Iraq: We Broke It, but We Can’t Fix It
As Iraq descends into a sectarian war that could prove more gruesome than any other that has befallen its people, two questions face the Obama administration. When and why did the mistakes begin? What’s the smart choice now?
Answer the first and the second follows more or less automatically. The leadership in Washington must therefore identify the origins of this tragedy. Any analysis based on politics or ideology—anything other than stripped-to-the-core clarity at this extraordinary moment—will almost certainly lead to more of the errors that have made Iraq the single most tragic mess anywhere so far in the 21st century.
As soldiers of the Islamic State of Iraq and Syria advance, the fingers poking the air most persistently now point to President Obama, and he deserves criticism. At least in hindsight, it is plain that his decision to withdraw all U.S. forces from Iraq by 2011 was a disastrous mistake.
Obama’s mistake has two parts. First, he committed to a new idea of America’s global role with too little reference to global realities. One may approve of or oppose the thought that American policy planners should place less emphasis on military response and more on diplomacy, but either way this kind of philosophic assessment of a new century had to be put into action according to practical judgments of what could be altered when.
Second, the president effectively refused to accept ownership of the Iraq mess as it already was. This, too, led him into the world-class error of declaring victory and going home as hastily as the logistics allowed, ignoring the frailty of the government to be left behind.
Senators can vote against any given war, as Senator Obama did prior to the U.S. invasion in 2003. Presidents and commanders-in-chief do not cast such votes: They have responsibilities and strategies to manage according to what they want to get done—a very different thing.
The net of it for Obama’s part: He had an idea, but he was too high in the ivory tower when he developed it and had too little understanding of how to bring it down to the ground. It is not an unfamiliar feature of this administration’s performance.
These things said, this president did not invent the U.S. involvement in Iraq. We Americans too frequently think without reference to history. We must not indulge this habit now if we are to step forward intelligently.

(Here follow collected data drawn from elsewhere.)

<file path="config.mk">
export PLATFORM = sky130hd
export DESIGN_NAME = alu_operand_stage
export DESIGN_NICKNAME = d
export VERILOG_FILES = /design/src/rtl/alu_operand_stage.sv
export SDC_FILE = /design/constraint.sdc
export NUM_CORES = 1
export LEC_CHECK = 0
export BUFFER_PORTS_ARGS = -buffer_cell sky130_fd_sc_hd__clkbuf_2
export CAP_MARGIN = 10
export CORE_AREA = 5 5 154 141
export DETAILED_ROUTE_END_ITERATION = 8
export DIE_AREA = 0 0 159 146
export PLACE_DENSITY = 0.79
export RECOVER_POWER = 50
export SYNTH_ARGS = -nofsm -noshare
export SYNTH_HDL_FRONTEND = slang
export SYNTH_SLANG_ARGS = --single-unit
</file>
<file path="constraint.sdc">
create_clock -name clk -period 13.2 [get_ports clk]
set_clock_uncertainty 0.15 [all_clocks]
set_input_delay 0.66 -clock clk [delete_from_list [all_inputs] [get_ports clk]]
set_output_delay 0.66 -clock clk [all_outputs]
set_load 0.02 [all_outputs]
</file>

Hindsight being handy again, the primal mistake was going in at all in 2003. The motivations were complicated, as most of us will recall, but the Bush II administration ignored a big lesson that was perfectly available to it.

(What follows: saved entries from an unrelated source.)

===== src/rtl/jstk_poll_ctrl_if.sv =====
// jstk_poll_ctrl_if: byte-level SPI handshake between the poller and the SPI master
interface jstk_poll_ctrl_if;
    logic       o_ss;
    logic       o_spi_start;
    logic [7:0] o_spi_tx;
    logic       i_spi_done;
    logic [7:0] i_spi_rx;
    modport master (output o_ss, o_spi_start, o_spi_tx, input i_spi_done, i_spi_rx);
    modport slave (input o_ss, o_spi_start, o_spi_tx, output i_spi_done, i_spi_rx);
endinterface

Recall Marshal Tito, the anti-Nazi partisan who governed Cold War Yugoslavia. His record was mixed, certainly, but he held the nation together, the core strategy being to make sure antagonistic communities had satisfactory seats at the table. Consider what came next when assessing Tito’s years in power.

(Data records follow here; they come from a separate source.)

<file path="src/rtl/inst_loader_ctrl.sv">
// inst_loader_ctrl
//   Boot-time loader: receives a program image as a UART byte stream,
//   assembles little-endian 32-bit words and writes them to consecutive
//   instruction BRAM addresses starting at 0, then raises a sticky done.
//
//   Image format: 4-byte little-endian length N (in words), N payload words,
//   and, when LOADER_CHECKSUM_EN is defined, a 4-byte little-endian trailer
//   equal to the mod-2^32 sum of the payload words.
//
//   Optional feature macro: LOADER_CHECKSUM_EN (checksum trailer + CSUM state).
//
// Ports
//   clk          single clock
//   rstn         synchronous active-low reset
//   start        one-cycle pulse, begins a load (honoured in IDLE/DONE only)
//   rx_valid     one-cycle strobe, rx_data holds a byte
//   rx_data      received byte
//   bram_addr    registered BRAM word address
//   bram_din     registered BRAM write data
//   bram_we      registered one-cycle write pulse per word
//   busy         high in HDR, DATA, CSUM
//   done         sticky load complete
//   err          sticky error (oversize length / checksum mismatch)
//   words_loaded words written in the current or last load
module inst_loader_ctrl #(
  parameter int unsigned ADDR_W = 14
) (
  input  logic              clk,
  input  logic              rstn,
  input  logic              start,
  input  logic              rx_valid,
  input  logic [7:0]        rx_data,
  output logic [ADDR_W-1:0] bram_addr,
  output logic [31:0]       bram_din,
  output logic              bram_we,
  output logic              busy,
  output logic              done,
  output logic              err,
  output logic [ADDR_W:0]   words_loaded
);

  typedef enum logic [2:0] {
    S_IDLE,
    S_HDR,
    S_DATA,
`ifdef LOADER_CHECKSUM_EN
    S_CSUM,
`endif
    S_DONE
  } state_t;

  // Largest legal length: the BRAM capacity in words.
  localparam logic [32:0]     CAP   = 33'(1) << ADDR_W;
  localparam logic [ADDR_W:0] W_ONE = (ADDR_W+1)'(1);

  state_t              state_q, state_d;
  logic [1:0]          lane_q, lane_d;
  logic [23:0]         shift_q, shift_d;   // the three previous bytes of the word
  logic [ADDR_W:0]     len_q, len_d;
  logic [ADDR_W-1:0]   addr_d;
  logic [31:0]         din_d;
  logic                we_d, done_d, err_d;
  logic [ADDR_W:0]     words_d;
  logic [31:0]         byte_word;
  logic                last_byte;
`ifdef LOADER_CHECKSUM_EN
  logic [31:0]         csum_q, csum_d;
`endif

  always_ff @(posedge clk) begin
    if (!rstn) begin
      state_q      <= S_IDLE;
      lane_q       <= '0;
      shift_q      <= '0;
      len_q        <= '0;
      bram_addr    <= '0;
      bram_din     <= '0;
      bram_we      <= 1'b0;
      done         <= 1'b0;
      err          <= 1'b0;
      words_loaded <= '0;
`ifdef LOADER_CHECKSUM_EN
      csum_q       <= '0;
`endif
    end else begin
      state_q      <= state_d;
      lane_q       <= lane_d;
      shift_q      <= shift_d;
      len_q        <= len_d;
      bram_addr    <= addr_d;
      bram_din     <= din_d;
      bram_we      <= we_d;
      done         <= done_d;
      err          <= err_d;
      words_loaded <= words_d;
`ifdef LOADER_CHECKSUM_EN
      csum_q       <= csum_d;
`endif
    end
  end

  always_comb begin
    state_d   = state_q;
    lane_d    = lane_q;
    shift_d   = shift_q;
    len_d     = len_q;
    addr_d    = bram_addr;
    din_d     = bram_din;
    we_d      = 1'b0;
    done_d    = done;
    err_d     = err;
    words_d   = words_loaded;
`ifdef LOADER_CHECKSUM_EN
    csum_d    = csum_q;
`endif
    // Little-endian: the newest byte lands in the top lane.
    byte_word = {rx_data, shift_q};
    last_byte = (lane_q == 2'd3);

    case (state_q)
      S_IDLE, S_DONE: begin
        // A byte arriving together with start is dropped.
        if (start) begin
          state_d = S_HDR;
          done_d  = 1'b0;
          err_d   = 1'b0;
          words_d = '0;
          lane_d  = '0;
`ifdef LOADER_CHECKSUM_EN
          csum_d  = '0;
`endif
        end
      end

      S_HDR: begin
        if (rx_valid) begin
          shift_d = byte_word[31:8];
          lane_d  = lane_q + 2'd1;
          if (last_byte) begin
            if ({1'b0, byte_word} > CAP) begin
              err_d   = 1'b1;
              done_d  = 1'b1;
              state_d = S_DONE;
            end else if (byte_word == '0) begin
`ifdef LOADER_CHECKSUM_EN
              state_d = S_CSUM;
`else
              done_d  = 1'b1;
              state_d = S_DONE;
`endif
            end else begin
              len_d   = byte_word[ADDR_W:0];
              state_d = S_DATA;
            end
          end
        end
      end

      S_DATA: begin
        // Without the trailer, DATA lingers one cycle after the final write
        // so that done follows the last bram_we pulse; bytes here are dropped.
        if (words_loaded == len_q) begin
          done_d  = 1'b1;
          state_d = S_DONE;
        end else if (rx_valid) begin
          shift_d = byte_word[31:8];
          lane_d  = lane_q + 2'd1;
          if (last_byte) begin
            we_d    = 1'b1;
            addr_d  = words_loaded[ADDR_W-1:0];
            din_d   = byte_word;
            words_d = words_loaded + W_ONE;
`ifdef LOADER_CHECKSUM_EN
            csum_d  = csum_q + byte_word;
            if (words_loaded + W_ONE == len_q) state_d = S_CSUM;
`endif
          end
        end
      end

`ifdef LOADER_CHECKSUM_EN
      S_CSUM: begin
        if (rx_valid) begin
          shift_d = byte_word[31:8];
          lane_d  = lane_q + 2'd1;
          if (last_byte) begin
            err_d   = (byte_word != csum_q);
            done_d  = 1'b1;
            state_d = S_DONE;
          end
        end
      end
`endif

      default: state_d = S_IDLE;
    endcase
  end

  always_comb begin
    busy = (state_q == S_HDR) || (state_q == S_DATA)
`ifdef LOADER_CHECKSUM_EN
           || (state_q == S_CSUM)
`endif
           ;
  end

endmodule

</file>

Saddam Hussein had little claim even to a mixed record. His turn running Ba’athist Iraq was characterized by mistreatment of the Kurdish minority and suppression of discontent within the Shia majority. It was never a pretty picture, but the ideology was secular (specifically a kind of Nasserite socialism) as opposed to sectarian. Beneath the Saddam cult of personality, other kinds of nation-destroying viciousness should have been evident to anyone who looked, especially after the war with Shiite Iran erupted in 1980.
The missed lesson can be called the Tito Thesis. The grim logic of it is that tough, unsavory leaders cannot be tampered with incautiously simply because they are tough and unsavory, and cannot be removed without very careful consideration of what will follow.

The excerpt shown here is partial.